### [Information given]
<file path="src/rtl/display_pkg.sv">
// Shared display-path constants, colours and the box-drawer state encoding.
package display_pkg;

    localparam int SCREEN_W   = 240;
    localparam int SCREEN_H   = 180;
    localparam int LANE_X0    = 40;
    localparam int LANE_PITCH = 60;

    localparam logic [2:0] C_NOTE = 3'b010;
    localparam logic [2:0] C_BG   = 3'b000;

    // Lane index that means "nothing to draw for this slot".
    localparam logic [1:0] NO_BOX = 2'd3;

    typedef enum logic [1:0] {
        S_IDLE   = 2'd0,
        S_LOADED = 2'd1,
        S_DRAW   = 2'd2,
        S_DONE   = 2'd3
    } drawState_t;

endpackage

</file>
<file path="src/rtl/pixel_scan_counter.sv">
// Nested dx/dy raster counter; dx is the inner loop. Exposes the post-edge value
// so the caller can register pixel coordinates in the same cycle the counter moves.
module pixel_scan_counter #(
    parameter int BOX_W = 16,
    parameter int BOX_H = 8,
    localparam int DXW = (BOX_W > 1) ? $clog2(BOX_W) : 1,
    localparam int DYW = (BOX_H > 1) ? $clog2(BOX_H) : 1
) (
    input  logic           clock,
    input  logic           reset,
    input  logic           clear,
    input  logic           enable,
    output logic [DXW-1:0] dxNext,
    output logic [DYW-1:0] dyNext,
    output logic           last
);

    logic [DXW-1:0] dx;
    logic [DYW-1:0] dy;

    always_comb begin
        dxNext = dx;
        dyNext = dy;
        if (clear) begin
            dxNext = '0;
            dyNext = '0;
        end else if (enable) begin
            if (dx == DXW'(BOX_W - 1)) begin
                dxNext = '0;
                dyNext = (dy == DYW'(BOX_H - 1)) ? '0 : dy + DYW'(1);
            end else begin
                dxNext = dx + DXW'(1);
            end
        end
    end

    assign last = (dx == DXW'(BOX_W - 1)) && (dy == DYW'(BOX_H - 1));

    always_ff @(posedge clock) begin
        if (reset) begin
            dx <= '0;
            dy <= '0;
        end else begin
            dx <= dxNext;
            dy <= dyNext;
        end
    end

endmodule

</file>
<file path="src/rtl/box_drawer.sv">
// Draw-handshake responder: latches a lane/row, rasterises a filled box into the
// VGA adapter one pixel per clock, then pulses shapeDone for one cycle.
module box_drawer
    import display_pkg::*;
#(
    parameter int SCREEN_W   = display_pkg::SCREEN_W,
    parameter int SCREEN_H   = display_pkg::SCREEN_H,
    parameter int BOX_W      = 16,
    parameter int BOX_H      = 8,
    parameter int LANE_X0    = display_pkg::LANE_X0,
    parameter int LANE_PITCH = display_pkg::LANE_PITCH
) (
    input  logic       clock,
    input  logic       reset,
    input  logic       loadStartAddress,
    input  logic       startingAddressLoaded,
    input  logic [1:0] boxCounter,
    input  logic [7:0] rowY,
    input  logic       noteOn,
    output logic [7:0] x,
    output logic [7:0] y,
    output logic [2:0] colour,
    output logic       plot,
    output logic       shapeDone
);

    localparam int DXW = (BOX_W > 1) ? $clog2(BOX_W) : 1;
    localparam int DYW = (BOX_H > 1) ? $clog2(BOX_H) : 1;

    drawState_t state, stateNext;

    logic [1:0] idxReg;
    logic [7:0] rowReg;
    logic [7:0] x0Reg;
    logic       noteReg;

    logic latchEn;
    logic clearScan;
    logic enableScan;
    logic drawPixel;
    logic doneNext;

    logic [DXW-1:0] dxNext;
    logic [DYW-1:0] dyNext;
    logic           scanLast;

    logic [8:0] pixX9;
    logic [8:0] pixY9;
    logic       pixVisible;

    pixel_scan_counter #(
        .BOX_W(BOX_W),
        .BOX_H(BOX_H)
    ) u_scan (
        .clock (clock),
        .reset (reset),
        .clear (clearScan),
        .enable(enableScan),
        .dxNext(dxNext),
        .dyNext(dyNext),
        .last  (scanLast)
    );

    always_comb begin
        stateNext  = state;
        latchEn    = 1'b0;
        clearScan  = 1'b0;
        enableScan = 1'b0;
        drawPixel  = 1'b0;
        doneNext   = 1'b0;
        case (state)
            S_IDLE, S_LOADED: begin
                // In IDLE a new load wins; in LOADED the draw command wins.
                if (loadStartAddress && (state == S_IDLE || !startingAddressLoaded)) begin
                    latchEn   = 1'b1;
                    stateNext = S_LOADED;
                end else if (startingAddressLoaded) begin
                    if (idxReg == NO_BOX) begin
                        doneNext  = 1'b1;
                        stateNext = S_DONE;
                    end else begin
                        clearScan = 1'b1;
                        drawPixel = 1'b1;
                        stateNext = S_DRAW;
                    end
                end
            end
            S_DRAW: begin
                if (scanLast) begin
                    doneNext  = 1'b1;
                    stateNext = S_DONE;
                end else begin
                    enableScan = 1'b1;
                    drawPixel  = 1'b1;
                end
            end
            S_DONE: stateNext = S_IDLE;
            default: stateNext = S_IDLE;
        endcase
    end

    // Coordinates of the pixel the counter is about to hold; 9-bit so clipping sees overflow.
    always_comb begin
        pixX9      = {1'b0, x0Reg} + 9'(dxNext);
        pixY9      = {1'b0, rowReg} + 9'(dyNext);
        pixVisible = (pixX9 < 9'(SCREEN_W)) && (pixY9 < 9'(SCREEN_H));
    end

    always_ff @(posedge clock) begin
        if (reset) begin
            state     <= S_IDLE;
            idxReg    <= '0;
            rowReg    <= '0;
            noteReg   <= 1'b0;
            x0Reg     <= 8'(LANE_X0);
            x         <= '0;
            y         <= '0;
            colour    <= '0;
            plot      <= 1'b0;
            shapeDone <= 1'b0;
        end else begin
            state     <= stateNext;
            plot      <= drawPixel && pixVisible;
            shapeDone <= doneNext;
            if (latchEn) begin
                idxReg  <= boxCounter;
                rowReg  <= rowY;
                noteReg <= noteOn;
                x0Reg   <= 8'(LANE_X0) + 8'(LANE_PITCH) * {6'b0, boxCounter};
            end
            if (drawPixel) begin
                x      <= pixX9[7:0];
                y      <= pixY9[7:0];
                colour <= noteReg ? C_NOTE : C_BG;
            end
        end
    end

endmodule

</file>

### [Activity]
In the listing above, find each line where "output" occurs and copy it.

### [Result of this task]
    output logic [DXW-1:0] dxNext,
    output logic [DYW-1:0] dyNext,
    output logic           last
    output logic [7:0] x,
    output logic [7:0] y,
    output logic [2:0] colour,
    output logic       plot,
    output logic       shapeDone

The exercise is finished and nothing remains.